THIS Python Library Simplifies Working With Pandas
Introduction
Recently, I explored a fantastic library called Sketch. This library enhances your experience with Pandas by allowing you to ask questions about your dataframe and even provides you with the actual Pandas code for your queries. This is a step up from libraries like PandasAI, which only offer answers without revealing the underlying code. Let’s dive in and see how Sketch works.
Installation
Installing Sketch is straightforward. Simply type pip install sketch in your command prompt or terminal. After installation, you can import it alongside Pandas to get started.
Using Sketch
For demonstration purposes, I’ll load some sample data. Instead of explaining the dataset myself, I can leverage Sketch’s capabilities. By using sketch.ask, I can inquire about the dataset. For example, when I asked what the dataset is about, the AI informed me that it details customer purchases and enumerated the columns involved.
Next, I wanted a simple name and a short description for each column, formatted as an HTML list. Just like that, Sketch provided the desired output, which is particularly useful when dealing with column headers that may have abbreviations.
Next, I thought it would be interesting to ask the AI about potential analyses I could perform on the data. Sketch suggested various analyses, including calculations of sales amounts across different branches or products and monthly sales grouping. It even proposed exploring intriguing relationships within the data.
When I wanted to understand how ratings relate to total sales, Sketch provided a suggestion, even though the dataset didn’t explicitly contain a “total sales” column—just one labeled “total.” I copied the suggested code into a new cell, which generated a scatterplot with appropriate comments and labels. The result showed no clear correlation between ratings and total sales.
Next, I aimed to identify product lines with the highest profits. Since the dataset lacked a profit column, Sketch facilitated the creation of this column, allowing me to find the top five products with the highest profit amounts.
Sketch can also create plots. I asked it to plot total sales by gender, and once again received the Python code needed to execute this task. Additionally, I wanted to visualize sales by month, which required some data wrangling. Sketch provided the necessary steps, and I could specify using Plotly for the visualization. The resulting interactive Plotly chart displayed sales grouped by hour of the day.
How it works
So, how does Sketch function? According to the GitHub repository, Sketch summarizes the data and sends it to a large language model.

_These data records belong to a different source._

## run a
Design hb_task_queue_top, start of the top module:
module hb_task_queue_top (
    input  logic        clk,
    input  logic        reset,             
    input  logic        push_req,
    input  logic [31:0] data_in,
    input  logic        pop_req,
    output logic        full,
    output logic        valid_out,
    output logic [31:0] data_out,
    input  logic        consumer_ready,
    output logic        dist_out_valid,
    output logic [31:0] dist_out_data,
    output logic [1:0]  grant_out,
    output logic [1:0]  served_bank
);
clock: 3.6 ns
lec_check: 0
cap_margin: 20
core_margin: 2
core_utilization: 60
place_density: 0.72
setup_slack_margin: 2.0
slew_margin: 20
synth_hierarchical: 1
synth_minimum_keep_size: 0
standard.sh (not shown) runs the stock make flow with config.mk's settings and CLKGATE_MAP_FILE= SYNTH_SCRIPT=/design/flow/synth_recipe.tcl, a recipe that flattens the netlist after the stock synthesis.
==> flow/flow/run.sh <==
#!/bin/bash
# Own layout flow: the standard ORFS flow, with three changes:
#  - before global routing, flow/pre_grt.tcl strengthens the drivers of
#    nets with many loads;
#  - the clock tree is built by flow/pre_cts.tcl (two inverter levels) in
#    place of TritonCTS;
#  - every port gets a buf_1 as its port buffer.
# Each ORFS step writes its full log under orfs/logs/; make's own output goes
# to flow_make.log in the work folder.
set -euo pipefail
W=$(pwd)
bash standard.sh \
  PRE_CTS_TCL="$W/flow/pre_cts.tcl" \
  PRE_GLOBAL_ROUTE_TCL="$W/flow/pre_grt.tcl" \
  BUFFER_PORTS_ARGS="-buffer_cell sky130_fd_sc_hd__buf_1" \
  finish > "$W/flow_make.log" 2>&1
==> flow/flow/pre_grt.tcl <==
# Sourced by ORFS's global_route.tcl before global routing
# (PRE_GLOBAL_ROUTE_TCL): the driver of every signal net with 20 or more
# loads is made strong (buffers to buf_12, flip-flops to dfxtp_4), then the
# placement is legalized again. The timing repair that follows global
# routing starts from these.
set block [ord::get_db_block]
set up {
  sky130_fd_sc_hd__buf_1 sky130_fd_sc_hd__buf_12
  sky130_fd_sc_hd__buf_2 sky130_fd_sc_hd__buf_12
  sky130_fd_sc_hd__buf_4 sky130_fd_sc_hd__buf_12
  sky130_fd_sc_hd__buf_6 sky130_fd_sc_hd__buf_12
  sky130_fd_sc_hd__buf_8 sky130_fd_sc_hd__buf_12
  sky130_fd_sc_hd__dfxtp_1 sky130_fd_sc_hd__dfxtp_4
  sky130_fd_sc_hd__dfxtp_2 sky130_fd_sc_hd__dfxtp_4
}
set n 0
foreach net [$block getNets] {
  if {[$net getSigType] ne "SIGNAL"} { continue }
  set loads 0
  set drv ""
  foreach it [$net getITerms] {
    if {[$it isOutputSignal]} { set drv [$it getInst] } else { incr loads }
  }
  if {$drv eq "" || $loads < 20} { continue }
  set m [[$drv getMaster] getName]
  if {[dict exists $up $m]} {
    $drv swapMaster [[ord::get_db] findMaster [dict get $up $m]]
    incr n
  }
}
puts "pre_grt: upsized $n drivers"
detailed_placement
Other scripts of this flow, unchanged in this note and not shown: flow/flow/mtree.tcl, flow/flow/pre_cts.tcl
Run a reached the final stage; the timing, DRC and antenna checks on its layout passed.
Context: an optimization exercise on an open-source flow, tuned for small area. The choices shown serve that exercise and are no tape-out recipe.
Function was checked by simulation only, so behaviour that the tests miss may differ from the original.
No activity file was given, so power comes from the tool's default toggle rates.

$ cat flow/run.sh
#!/bin/bash
# Own layout flow: the standard flow (standard.sh) with
#  - a stronger ABC script for the combinational logic (the registers are
#    mapped before ABC runs, so they are the standard synthesis's),
#  - no half/full-adder extraction (ABC maps those XORs itself),
#  - the smallest buffer on every port.
# standard.sh's make writes each step's log under orfs/logs; its own
# output goes to standard.log here.
set -euo pipefail
W=$PWD
rm -rf "$W/scripts_own"
cp -r "$FLOW_HOME/scripts" "$W/scripts_own"
cp "$W/flow/abc_area.script" "$W/scripts_own/abc_area.script"
bash "$W/standard.sh" SCRIPTS_DIR="$W/scripts_own" ABC_AREA=1 ADDER_MAP_FILE= \
  BUFFER_PORTS_ARGS="-buffer_cell sky130_fd_sc_hd__buf_1" finish > "$W/standard.log" 2>&1
$ cat standard.sh
#!/bin/bash
# synth_recipe.tcl (not shown) runs the flow's synth.tcl, then flattens the netlist and writes it again
# the make line also repeats each setting of config.mk as NAME=value (left out here)
make -C /OpenROAD-flow-scripts/flow DESIGN_CONFIG=/design/flow/config.mk WORK_HOME=/design/flow/orfs CLKGATE_MAP_FILE= SYNTH_SCRIPT=/design/flow/synth_recipe.tcl "${@:-finish}"
$ cat flow/abc_area.script
strash
&get -n
&deepsyn -T 30
&put
&get -n
&dch
&nf -R 1000
&put
topo
$ cat design.v
module Doorbell
(input CLK
,input RST 
,input BTN_DRBL 
,input BTN_MODE
,input BTN_TRCK 
,output BEEP
,output[15:0]LED
,output[6:0]SEG
,output[7:0]CAT
,output LCD_E
,output LCD_RS
,output[7:0]LCD_DATA
);
wire pr_mode,pr_trck;
Debounce UUD1(CLK,RST,BTN_MODE,pr_mode);
Debounce UUD2(CLK,RST,BTN_TRCK,pr_trck);
reg[1:0]mode; 
reg[2:0]trck; 
always@(posedge CLK)
	if(RST)begin
		mode<=2'd0;
		trck<=3'd0;
	end
	else begin
		if(pr_mode)mode<={mode[1]^mode[0],~mode[0]};
		if(pr_trck)trck<=trck[2]?3'd0:{trck[1]&trck[0],trck[1]^trck[0],~trck[0]};
	end
reg[14:0]div;
reg[5:0]prgs;
wire beat=&{div[14],div[13],div[12],div[11],div[8],~div[7],~div[6],~div[5],~div[4],~div[3],~div[1],div[0]};
wire p32=&{prgs[5]};
always@(posedge CLK)
	if(RST)begin
		div<=15'd0;
		prgs<=6'd0;
	end
	else if(beat)begin
		div<=15'd0;
		prgs<={prgs[5]^(&prgs[4:0]),prgs[4]^(&prgs[3:0]),prgs[3]^(&prgs[2:0]),prgs[2]^(&prgs[1:0]),prgs[1]^(&prgs[0:0]),~prgs[0]};
	end
	else if(p32||BTN_DRBL)
		prgs<=6'd0;
	else
		div<={div[13:0],~(div[13]^div[14])};
reg[4:0]drbl; 
wire lock=~&drbl;
always@(posedge CLK)
	if(RST)
		drbl<=5'd31;
	else if(BTN_DRBL)begin
		if(!lock)drbl<=5'd0;
	end
	else if(&{drbl[4],~drbl[3],~drbl[2],~drbl[1],~drbl[0]})
		drbl<=5'd31;
	else if(beat)
		drbl<={drbl[3:0],~(drbl[2]^drbl[4])};
localparam M1=4'd0,M2=4'd1,M3=4'd2,M4=4'd3,M5=4'd4,M6=4'd5,M7=4'd6,
	H1=4'd7,H2=4'd8,H3=4'd9,H4=4'd10,H5=4'd11,MU=4'd12,PAT=4'd15;
reg[6:0]d;
reg[3:0]pi;
reg beep;
reg[3:0]pn;
always@(*)begin
	pn=pi;
	case(trck)
	3'd0:case(prgs)
		6'd0:pn=H3;
		6'd1:pn=H2;
		6'd2:pn=H3;
		6'd3:pn=H2;
		6'd4:pn=H3;
		6'd5:pn=M7;
		6'd6:pn=H2;
		6'd7:pn=H1;
		6'd8:pn=M6;
		6'd11:pn=M1;
		6'd12:pn=M3;
		6'd13:pn=M6;
		6'd14:pn=M7;
		6'd17:pn=M3;
		6'd18:pn=M5;
		6'd19:pn=M7;
		6'd20:pn=H1;
		6'd23:pn=MU;
		default:;
		endcase
	3'd1:case(prgs)
		6'd0:pn=M5;
		6'd1:pn=MU;
		6'd2:pn=M5;
		6'd4:pn=M6;
		6'd6:pn=M5;
		6'd8:pn=H1;
		6'd10:pn=M7;
		6'd12:pn=MU;
		6'd14:pn=M5;
		6'd15:pn=MU;
		6'd16:pn=M5;
		6'd18:pn=M6;
		6'd20:pn=M5;
		6'd22:pn=H2;
		6'd24:pn=H1;
		6'd26:pn=MU;
		default:;
		endcase
	3'd2:case(prgs)
		6'd0:pn=M1;
		6'd1:pn=MU;
		6'd2:pn=M1;
		6'd4:pn=M5;
		6'd5:pn=MU;
		6'd6:pn=M5;
		6'd8:pn=M6;
		6'd9:pn=MU;
		6'd10:pn=M6;
		6'd12:pn=M5;
		6'd14:pn=MU;
		6'd16:pn=M4;
		6'd17:pn=MU;
		6'd18:pn=M4;
		6'd20:pn=M3;
		6'd21:pn=MU;
		6'd22:pn=M3;
		6'd24:pn=M2;
		6'd25:pn=MU;
		6'd26:pn=M2;
		6'd28:pn=M1;
		6'd29:pn=MU;
		default:;
		endcase
	3'd3:case(prgs)
		6'd0:pn=M6;
		6'd1:pn=M7;
		6'd2:pn=H1;
		6'd5:pn=M7;
		6'd6:pn=H1;
		6'd8:pn=H3;
		6'd10:pn=M7;
		6'd12:pn=MU;
		6'd14:pn=M3;
		6'd16:pn=M6;
		6'd19:pn=M5;
		6'd20:pn=M6;
		6'd22:pn=H1;
		6'd24:pn=M5;
		6'd26:pn=MU;
		default:;
		endcase
	3'd4:case(prgs)
		6'd0:pn=H1;
		6'd2:pn=H2;
		6'd4:pn=H3;
		6'd6:pn=H1;
		6'd7:pn=MU;
		6'd8:pn=H1;
		6'd10:pn=H2;
		6'd12:pn=H3;
		6'd14:pn=H1;
		6'd15:pn=MU;
		6'd16:pn=H3;
		6'd18:pn=H4;
		6'd20:pn=H5;
		6'd22:pn=MU;
		6'd24:pn=H3;
		6'd26:pn=H4;
		6'd28:pn=H5;
		6'd30:pn=MU;
		default:;
		endcase
	default:;
	endcase
end
reg[6:0]pv;
always@(*)
	case(pn)
		M1:pv=7'd111; 
		M2:pv=7'd108; 
		M3:pv=7'd13; 
		M4:pv=7'd52; 
		M5:pv=7'd75; 
		M6:pv=7'd93; 
		M7:pv=7'd110; 
		H1:pv=7'd57; 
		H2:pv=7'd102; 
		H3:pv=7'd25; 
		H4:pv=7'd101; 
		H5:pv=7'd74; 
		default:pv=7'd64; 
	endcase
wire dz=~|d[5:0];
wire tog=dz&~d[6]&lock&!mode[0];
always@(posedge CLK)
	if(RST)begin
		d<=7'd111;
		pi<=M1;
		beep<=1'b0;
	end
	else if(tog)begin
		d<=pv;
		pi<=pn;
		beep<=~beep;
	end
	else
		d<={d[5:0],d[6]^d[5]^dz};
assign BEEP=beep;
reg[12:0]ldiv;
wire lwrap=&{ldiv[12],ldiv[11],~ldiv[10],ldiv[9],~ldiv[8],ldiv[7],~ldiv[6],~ldiv[5],~ldiv[4],ldiv[1],ldiv[0]}; 
always@(posedge CLK)
	if(RST||lwrap)
		ldiv<=13'd0;
	else
		ldiv<={ldiv[11:0],~(ldiv[2]^ldiv[12])};
reg[4:0]lp;
reg[3:0]q;
always@(posedge CLK)
	if(RST)begin
		lp<=5'd0;
		q<=MU;
	end
	else if(lwrap&&lock&&mode==2'd1)begin
		lp<=&{lp[4],lp[2]}?5'd0:{lp[4]^(&lp[3:0]),lp[3]^(&lp[2:0]),lp[2]^(&lp[1:0]),lp[1]^(&lp[0:0]),~lp[0]};
		if(!(lp==5'd19||lp==5'd20))q<=PAT;
	end
	else if(lock&&mode==2'd2)
		q<=pi;
	else if(!lock||mode==2'd0||mode==2'd3)
		q<=MU;
wire[15:0]led;
wire qp=(q==PAT);
assign led[0]=qp&(lp==5'd16|lp==5'd17|lp==5'd18)|(q==4'd0);
assign led[1]=qp&(lp==5'd15|lp==5'd16|lp==5'd17)|(q==4'd1);
assign led[2]=qp&(lp==5'd14|lp==5'd15|lp==5'd16)|(q==4'd2);
assign led[3]=qp&(lp==5'd13|lp==5'd14|lp==5'd15)|(q==4'd3);
assign led[4]=qp&(lp==5'd12|lp==5'd13|lp==5'd14)|(q==4'd4);
assign led[5]=qp&(lp==5'd11|lp==5'd12|lp==5'd13)|(q==4'd5);
assign led[6]=qp&(lp==5'd10|lp==5'd11|lp==5'd12)|(q==4'd6);
assign led[7]=qp&(lp==5'd9|lp==5'd10|lp==5'd11)|(q==4'd7);
assign led[8]=qp&(lp==5'd8|lp==5'd9|lp==5'd10)|(q==4'd8);
assign led[9]=qp&(lp==5'd7|lp==5'd8|lp==5'd9)|(q==4'd9);
assign led[10]=qp&(lp==5'd6|lp==5'd7|lp==5'd8)|(q==4'd10);
assign led[11]=qp&(lp==5'd5|lp==5'd6|lp==5'd7)|(q==4'd11);
assign led[12]=qp&(lp==5'd4|lp==5'd5|lp==5'd6);
assign led[13]=qp&(lp==5'd3|lp==5'd4|lp==5'd5);
assign led[14]=qp&(lp==5'd2|lp==5'd3|lp==5'd4);
assign led[15]=qp&(lp==5'd1|lp==5'd2|lp==5'd3);
assign LED=led;
reg[7:0]ssub;
reg ph;
reg[2:0]sd; 
wire sev=&{~ssub[7],~ssub[6],ssub[5],~ssub[4],ssub[3],ssub[2],ssub[1],ssub[0]};
always@(posedge CLK)
	if(RST)begin
		ssub<=8'd0;
		ph<=1'b1;
		sd<=3'd7;
	end
	else if(sev)begin
		ssub<=ph?8'd1:8'd0;
		ph<=~ph;
		sd<=ph?{1'b0,mode}:trck;
	end
	else
		ssub<={ssub[6:0],~(ssub[0]^ssub[1]^ssub[7])};
reg[6:0]seg;
always@(*)
	case(sd)
		3'd0:seg=7'h06;
		3'd1:seg=7'h5b;
		3'd2:seg=7'h4f;
		3'd3:seg=7'h66;
		3'd4:seg=7'h6d;
		default:seg=7'h00;
	endcase
assign SEG=seg;
assign CAT=(sd==3'd7)?8'h00:ph?8'b1111_1011:8'b1111_1110;
reg ly_h;
reg[5:0]ly;
wire lterm=&{~ly[5],~ly[4],ly[2],~ly[1],~ly[0]};
wire wf=ly_h&lterm;
always@(posedge CLK)
	if(RST)begin
		ly_h<=1'b0;
		ly<=6'd15;
	end
	else if(lterm)begin
		ly_h<=~ly_h;
		ly<=6'd0;
	end
	else
		ly<={ly[4:0],~(ly[4]^ly[5])};
reg[5:0]ls;
wire[5:0]ls_n=ls[5]?(&ls[3:0]?{5'b01000,~ls[4]}:{ls[5:4],{ls[3]^(&ls[2:0]),ls[2]^(&ls[1:0]),ls[1]^(&ls[0:0]),~ls[0]}}):
	ls[4]?{1'b1,ls[0],4'b0000}:{1'b0,{ls[4]^(&ls[3:0]),ls[3]^(&ls[2:0]),ls[2]^(&ls[1:0]),ls[1]^(&ls[0:0]),~ls[0]}};
always@(posedge CLK)
	if(RST)
		ls<=6'd0;
	else if(wf)
		ls<=ls_n;
reg prd; 
reg[2:0]tl; 
always@(posedge CLK)begin
	prd<=pr_trck;
	if(wf)
		tl<=!prd?trck:(trck==3'd0)?3'd4:{trck[2]&(trck[1]|trck[0]),~(trck[1]^trck[0]),~trck[0]};
end
reg[7:0]cmd;
always@(*)begin
	cmd=8'h00;
	if(ls[4])
		cmd=ls[0]?8'hc0:8'h80;
	else
		case(ls[3:0])
			4'd11:cmd=8'h38;
			4'd12:cmd=8'h08;
			4'd13:cmd=8'h01;
			4'd14:cmd=8'h06;
			4'd15:cmd=8'h0c;
			default:;
		endcase
end
reg[7:0]chr;
always@(*)begin
	chr=8'h00;
	if(!ls[4])
		case(ls[3:0])
			4'd0:chr=8'h20;
			4'd1:chr=8'h20;
			4'd2:chr=8'h20;
			4'd3:chr=8'h20;
			4'd4:chr=8'h20;
			4'd5:chr=8'h53;
			4'd6:chr=8'h6f;
			4'd7:chr=8'h6e;
			4'd8:chr=8'h67;
			4'd9:chr=8'h20;
			4'd10:chr={5'b00110,trck_digit(tl)};
			4'd11:chr=8'h20;
			4'd12:chr=8'h20;
			4'd13:chr=8'h20;
			4'd14:chr=8'h20;
			4'd15:chr=8'h20;
		endcase
	else
		case(ls[3:0])
			4'd0:
				case(tl)
					3'd0:chr=8'h20;
					3'd1:chr=8'h20;
					3'd2:chr=8'h20;
					3'd3:chr=8'h43;
					default:chr=8'h20;
				endcase
			4'd1:
				case(tl)
					3'd0:chr=8'h20;
					3'd1:chr=8'h48;
					3'd2:chr=8'h20;
					3'd3:chr=8'h61;
					default:chr=8'h20;
				endcase
			4'd2:
				case(tl)
					3'd0:chr=8'h20;
					3'd1:chr=8'h61;
					3'd2:chr=8'h4c;
					3'd3:chr=8'h73;
					default:chr=8'h42;
				endcase
			4'd3:
				case(tl)
					3'd0:chr=8'h20;
					3'd1:chr=8'h70;
					3'd2:chr=8'h69;
					3'd3:chr=8'h74;
					default:chr=8'h72;
				endcase
			4'd4:
				case(tl)
					3'd0:chr=8'h46;
					3'd1:chr=8'h70;
					3'd2:chr=8'h74;
					3'd3:chr=8'h6c;
					default:chr=8'h6f;
				endcase
			4'd5:
				case(tl)
					3'd0:chr=8'h75;
					3'd1:chr=8'h79;
					3'd2:chr=8'h74;
					3'd3:chr=8'h65;
					default:chr=8'h74;
				endcase
			4'd6:
				case(tl)
					3'd0:chr=8'h72;
					3'd1:chr=8'h20;
					3'd2:chr=8'h6c;
					3'd3:chr=8'h20;
					default:chr=8'h68;
				endcase
			4'd7:
				case(tl)
					3'd0:chr=8'h20;
					3'd1:chr=8'h42;
					3'd2:chr=8'h65;
					3'd3:chr=8'h49;
					default:chr=8'h65;
				endcase
			4'd8:
				case(tl)
					3'd0:chr=8'h45;
					3'd1:chr=8'h69;
					3'd2:chr=8'h20;
					3'd3:chr=8'h6e;
					default:chr=8'h72;
				endcase
			4'd9:
				case(tl)
					3'd0:chr=8'h6c;
					3'd1:chr=8'h72;
					3'd2:chr=8'h20;
					3'd3:chr=8'h54;
					default:chr=8'h20;
				endcase
			4'd10:
				case(tl)
					3'd0:chr=8'h69;
					3'd1:chr=8'h74;
					3'd2:chr=8'h53;
					3'd3:chr=8'h68;
					default:chr=8'h4a;
				endcase
			4'd11:
				case(tl)
					3'd0:chr=8'h73;
					3'd1:chr=8'h68;
					3'd2:chr=8'h74;
					3'd3:chr=8'h65;
					default:chr=8'h6f;
				endcase
			4'd12:
				case(tl)
					3'd0:chr=8'h65;
					3'd1:chr=8'h64;
					3'd2:chr=8'h61;
					3'd3:chr=8'h20;
					default:chr=8'h68;
				endcase
			4'd13:
				case(tl)
					3'd0:chr=8'h20;
					3'd1:chr=8'h61;
					3'd2:chr=8'h72;
					3'd3:chr=8'h53;
					default:chr=8'h6e;
				endcase
			4'd14:
				case(tl)
					3'd0:chr=8'h20;
					3'd1:chr=8'h79;
					3'd2:chr=8'h20;
					3'd3:chr=8'h6b;
					default:chr=8'h20;
				endcase
			4'd15:
				case(tl)
					3'd0:chr=8'h20;
					3'd1:chr=8'h20;
					3'd2:chr=8'h20;
					3'd3:chr=8'h79;
					default:chr=8'h20;
				endcase
		endcase
end
function[2:0]trck_digit; 
	input[2:0]t;
	case(t)
		3'd0:trck_digit=3'd1;
		3'd1:trck_digit=3'd2;
		3'd2:trck_digit=3'd3;
		3'd3:trck_digit=3'd4;
		default:trck_digit=3'd5;
	endcase
endfunction
assign LCD_E=~ly_h|~ls[5]&~ls[4]&~(ls[3]&(ls[2]|ls[1]));
assign LCD_RS=ls[5];
assign LCD_DATA=ls[5]?chr:cmd;
endmodule
module Debounce
(input CLK
,input RST
,input KEY
,output PRESS
);
reg[8:0]c;
reg kp;
wire flip=&{~c[8],c[7],c[6],~c[5],~c[4],c[3],~c[2],c[1],c[0]}; 
wire kpn=kp^flip;
always@(posedge CLK)
	if(RST)begin
		c<=9'd0;
		kp<=1'b0;
	end
	else begin
		kp<=kpn;
		c<=(KEY^kpn)?(flip?9'd1:{c[7:0],~(c[4]^c[8])}):9'd0;
	end
assign PRESS=flip&~kp;
endmodule
$ cat config.mk
export PLATFORM = sky130hd
export DESIGN_NAME = Doorbell
export DESIGN_NICKNAME = Doorbell
export VERILOG_FILES = /design/flow/design.v
export SDC_FILE = /design/flow/constraint.sdc
export NUM_CORES = 4
export LEC_CHECK = 0
export ABC_AREA = 1
export CAP_MARGIN = 20
export CORE_MARGIN = 2
export CORE_UTILIZATION = 60
export CTS_BUF_LIST = sky130_fd_sc_hd__clkbuf_2 sky130_fd_sc_hd__clkbuf_4
export SLEW_MARGIN = 20
$ cat constraint.sdc
create_clock -name core_clock -period 20.0 [get_ports {CLK}]
set_input_delay 4.0000 -clock core_clock [delete_from_list [all_inputs] [get_ports {CLK}]]
set_output_delay 4.0000 -clock core_clock [all_outputs]
set_load 0.01 [all_outputs]
This is an optimization exercise on Yosys and OpenROAD, whose aim is small area, not a production implementation.
RTL that was checked went through simulation tests only; none was proved equivalent to the original.
The clock port is modelled as an ideal driver, which makes a skipped or thinned clock tree look cheaper than it is; a real chip needs a root buffer or a tree.
Power and IR drop assume default switching activity.

==> 10-14: inputs <==
==> flow/design.v <==
module RainbowRGB
(input CLK
,input RST
,input BTN
,output[7:0]LED
,output[2:0]RGB
);
reg[8:0]x;
reg[8:0]v;
wire xw=x[8]&x[7]&x[4]&x[2]&x[0];          
wire vw=v[8]&v[7]&v[4]&v[2]&v[0];          
wire x0=~(x[8]|x[7]|x[4]|x[2]|x[0]);       
wire v0=~(v[8]|v[7]|v[4]|v[2]|v[0]);       
always@(posedge CLK)
	if(RST|xw)
		x<=9'd106;
	else
		x<=x+1'b1;
always@(posedge CLK)
	if(RST)
		v<=9'd106;
	else if(xw)
		v<=vw?9'd106:v+1'b1;
wire up_low=x<v;
wire dw_low=!v0&&!(~x<v);
wire ramp=vw&&x0;    
reg[2:0]a;    
reg[1:0]q;    
always@(posedge CLK)
	if(RST)begin
		a<=3'd0;
		q<=2'd0;
	end
	else if(ramp)begin
		q<={q[1]^q[0],q[1]|~q[0]};
		if(q!=2'd0)
			a<=a-1'b1;
	end
reg b;           
reg[11:0]sr;     
wire[11:0]s=sr^12'haaa;
reg kp;          
reg sel;         
wire D=s[11]&s[10]&!s[9]&!s[7]&s[6]&!s[5]&!s[4]&s[3]&!s[1];
always@(posedge CLK)
	b<=BTN;
always@(posedge CLK)
	if(RST)
		sr<=12'h100^12'haaa;
	else if(BTN!=b)
		sr<=12'h200^12'haaa;
	else
		sr<={s[10:0],s[11]^s[10]}^12'haaa;
always@(posedge CLK)
	if(RST)
		kp<=1'b0;
	else if(D)
		kp<=b;
always@(posedge CLK)
	if(RST)
		sel<=1'b0;
	else if(D&&b&&!kp)
		sel<=~sel;
wire U0=up_low&&!a[0];
wire W1=dw_low&&a[0];
wire M=a[0]?up_low:dw_low;
wire[3:0]d={sel&&a[2:1]==2'd3,sel&&a[2:1]==2'd2,sel&&a[2:1]==2'd1,sel&&a[2:1]==2'd0};
genvar j;
generate
for(j=0;j<4;j=j+1)begin:gl
	assign LED[2*j]=~((d[j]&&U0)||(d[(j+3)%4]&&W1));
	assign LED[2*j+1]=~(d[j]&&M);
end
endgenerate
wire Ur=up_low&&!sel;
wire Wr=dw_low&&!sel;
assign RGB[0]=~((!q[1]&&Ur)||(q[1]&&!q[0]&&Wr));
assign RGB[1]=~((q[1]&&q[0]&&Ur)||(!q[1]&&Wr));
assign RGB[2]=~((q[1]&&!q[0]&&Ur)||(q[1]&&q[0]&&Wr));
endmodule
Context: an optimization exercise on an open-source flow, tuned for small area. The choices shown serve that exercise and are no tape-out recipe. At most, simulation tests tie the RTL to the original design; equivalence was not proved. Function not checked in runs 2 and 3: the RTL went through the layout flow alone. No activity file was given, so power comes from the tool's default toggle rates.

$ cat flow/flow/run.sh
#!/bin/bash
# The standard layout (standard.sh, unchanged synthesis), with two changes:
# the port buffers use the smallest buffer cell (buf_1), and the clock tree
# is built from clkbuf_4 with small sink clusters and without dummy loads.
# make's output goes to standard.log.
set -euo pipefail
cd "$(dirname "$0")/.."
bash standard.sh \
  "BUFFER_PORTS_ARGS=-buffer_cell sky130_fd_sc_hd__buf_1" \
  "CTS_ARGS=-sink_clustering_enable -repair_clock_nets -dont_use_dummy_load -buf_list sky130_fd_sc_hd__clkbuf_4 -sink_clustering_size 9 -sink_clustering_max_diameter 45" \
  finish > standard.log 2>&1
$ cat flow/standard.sh
#!/bin/bash
# synth_recipe.tcl (not shown) runs the flow's synth.tcl, then flattens the netlist and writes it again
# the make line also repeats each setting of config.mk as NAME=value (left out here)
make -C /OpenROAD-flow-scripts/flow DESIGN_CONFIG=/design/flow/config.mk WORK_HOME=/design/flow/orfs CLKGATE_MAP_FILE= SYNTH_SCRIPT=/design/flow/synth_recipe.tcl "${@:-finish}"
$ cat flow/config.mk
export PLATFORM = sky130hd
export DESIGN_NAME = ws_systolic_array
export DESIGN_NICKNAME = ws_systolic_array
export VERILOG_FILES = /design/flow/design.v
export SDC_FILE = /design/flow/constraint.sdc
export NUM_CORES = 4
export LEC_CHECK = 0
export CAP_MARGIN = 0
export CORE_MARGIN = 2
export CORE_UTILIZATION = 55
export GPL_TIMING_DRIVEN = 0
export SETUP_SLACK_MARGIN = -0.1
export SLEW_MARGIN = 0
export SYNTH_HIERARCHICAL = 1
export SYNTH_MINIMUM_KEEP_SIZE = 0
$ cat flow/constraint.sdc
create_clock -name core_clock -period 7.5 [get_ports {clk}]
set_input_delay 1.5000 -clock core_clock [delete_from_list [all_inputs] [get_ports {clk}]]
set_output_delay 1.5000 -clock core_clock [all_outputs]
set_load 0.01 [all_outputs]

It’s essential to consider this, especially when handling sensitive data. Unlike PandasAI, which randomizes the data before processing, Sketch does not apply similar measures, so caution is advised when using it with proprietary information.
Outro
In conclusion, Sketch is a promising library that simplifies working with Pandas by allowing users to ask questions and receive code snippets for various tasks. Although I didn’t cover all its functionalities, I encourage you to check out the GitHub repository for more details. I’ll also upload this notebook to my GitHub repo for those interested in experimenting with the data. Thanks for reading!